I would also recognise the importance of international advocacy by legal NGOs and reward rather than penalise those who keep Australia accountable. I would understand than rather than their advocacy reflecting badly on Australia, that the strong civil society participation is viewed positively.

I would work hard to address recommendations made by United Nations bodies in relation to law and justice, including the recommendations of the Special Rapporteur on the Rights of Indigenous Peoples, Universal Periodic Review, Committee on the Elimination of Racial Discrimination and so on.

I would urge Australia to immediately ratify and implement the Optional Protocol to the Convention Against Torture and set up a National Preventative Mechanisms within Australia to ensure that the human rights and dignity of people in detention are adhered to and that appropriate support be given to such people.

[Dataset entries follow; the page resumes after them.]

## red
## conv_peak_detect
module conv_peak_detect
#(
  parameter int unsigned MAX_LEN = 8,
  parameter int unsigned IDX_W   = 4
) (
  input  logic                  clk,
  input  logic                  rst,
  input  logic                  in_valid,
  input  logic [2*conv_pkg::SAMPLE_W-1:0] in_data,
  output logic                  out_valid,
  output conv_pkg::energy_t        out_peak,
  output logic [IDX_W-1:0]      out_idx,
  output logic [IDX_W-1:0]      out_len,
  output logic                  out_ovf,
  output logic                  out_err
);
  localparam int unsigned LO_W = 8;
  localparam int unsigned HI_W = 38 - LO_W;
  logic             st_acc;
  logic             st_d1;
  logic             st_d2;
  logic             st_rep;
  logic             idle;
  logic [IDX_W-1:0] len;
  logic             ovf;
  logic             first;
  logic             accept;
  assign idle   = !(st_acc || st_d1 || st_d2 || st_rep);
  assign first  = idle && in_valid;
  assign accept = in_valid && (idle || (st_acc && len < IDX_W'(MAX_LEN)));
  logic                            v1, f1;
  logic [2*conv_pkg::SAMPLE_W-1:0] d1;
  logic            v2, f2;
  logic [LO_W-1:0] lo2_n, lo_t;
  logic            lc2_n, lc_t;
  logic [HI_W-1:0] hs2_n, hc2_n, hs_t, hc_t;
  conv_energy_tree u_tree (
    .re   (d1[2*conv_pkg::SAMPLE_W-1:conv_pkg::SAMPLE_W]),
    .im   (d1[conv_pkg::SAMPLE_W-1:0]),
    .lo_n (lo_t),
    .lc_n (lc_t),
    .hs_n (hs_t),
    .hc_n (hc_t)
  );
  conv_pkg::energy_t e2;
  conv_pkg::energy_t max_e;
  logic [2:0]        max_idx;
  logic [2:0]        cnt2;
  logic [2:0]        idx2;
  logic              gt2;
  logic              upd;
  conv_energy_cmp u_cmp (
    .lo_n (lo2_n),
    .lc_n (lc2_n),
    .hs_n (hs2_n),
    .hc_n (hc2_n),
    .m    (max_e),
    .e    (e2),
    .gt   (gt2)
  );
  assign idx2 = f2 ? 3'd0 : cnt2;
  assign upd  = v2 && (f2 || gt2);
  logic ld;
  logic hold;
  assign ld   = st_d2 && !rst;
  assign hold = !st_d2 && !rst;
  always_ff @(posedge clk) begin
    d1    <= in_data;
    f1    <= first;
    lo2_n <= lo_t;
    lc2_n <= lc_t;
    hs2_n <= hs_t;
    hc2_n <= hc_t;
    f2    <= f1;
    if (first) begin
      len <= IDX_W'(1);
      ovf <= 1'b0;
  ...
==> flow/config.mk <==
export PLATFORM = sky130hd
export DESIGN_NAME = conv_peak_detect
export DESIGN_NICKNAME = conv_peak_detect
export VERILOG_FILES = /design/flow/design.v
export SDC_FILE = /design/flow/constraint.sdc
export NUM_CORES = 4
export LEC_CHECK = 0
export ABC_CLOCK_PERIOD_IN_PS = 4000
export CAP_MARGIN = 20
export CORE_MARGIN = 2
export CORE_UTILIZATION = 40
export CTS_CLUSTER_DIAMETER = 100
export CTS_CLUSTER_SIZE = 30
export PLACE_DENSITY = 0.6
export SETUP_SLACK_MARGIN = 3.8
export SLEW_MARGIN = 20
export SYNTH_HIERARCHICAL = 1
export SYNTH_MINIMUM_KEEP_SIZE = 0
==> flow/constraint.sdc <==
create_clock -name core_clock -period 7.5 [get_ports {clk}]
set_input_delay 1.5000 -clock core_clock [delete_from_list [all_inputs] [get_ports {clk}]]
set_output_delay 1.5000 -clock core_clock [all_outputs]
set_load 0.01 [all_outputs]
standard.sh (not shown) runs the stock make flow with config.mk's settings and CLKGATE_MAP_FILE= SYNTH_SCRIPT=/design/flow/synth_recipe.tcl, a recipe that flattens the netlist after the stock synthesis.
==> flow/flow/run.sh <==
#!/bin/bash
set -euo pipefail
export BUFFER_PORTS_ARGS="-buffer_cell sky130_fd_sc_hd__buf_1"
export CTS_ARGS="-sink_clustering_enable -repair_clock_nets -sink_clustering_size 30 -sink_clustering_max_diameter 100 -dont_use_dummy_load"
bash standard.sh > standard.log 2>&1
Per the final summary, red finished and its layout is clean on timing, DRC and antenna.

Finally, I would engage heavily in the current campaign underway for Constitutional recognition of Aboriginal and Torres Strait Islander peoples, and push for a general guarantee of equality to be included into the Constitution, which would give all Australians a Constitutional mechanism to challenge any laws, policies or practices which unfairly discriminate against them.

Tammy Solonec is a Nyikina Woman from the Kimberley of WA. She is a Solicitor with the Aboriginal Legal Service of Western Australia and a Director of the National Congress of Australia’s First Peoples.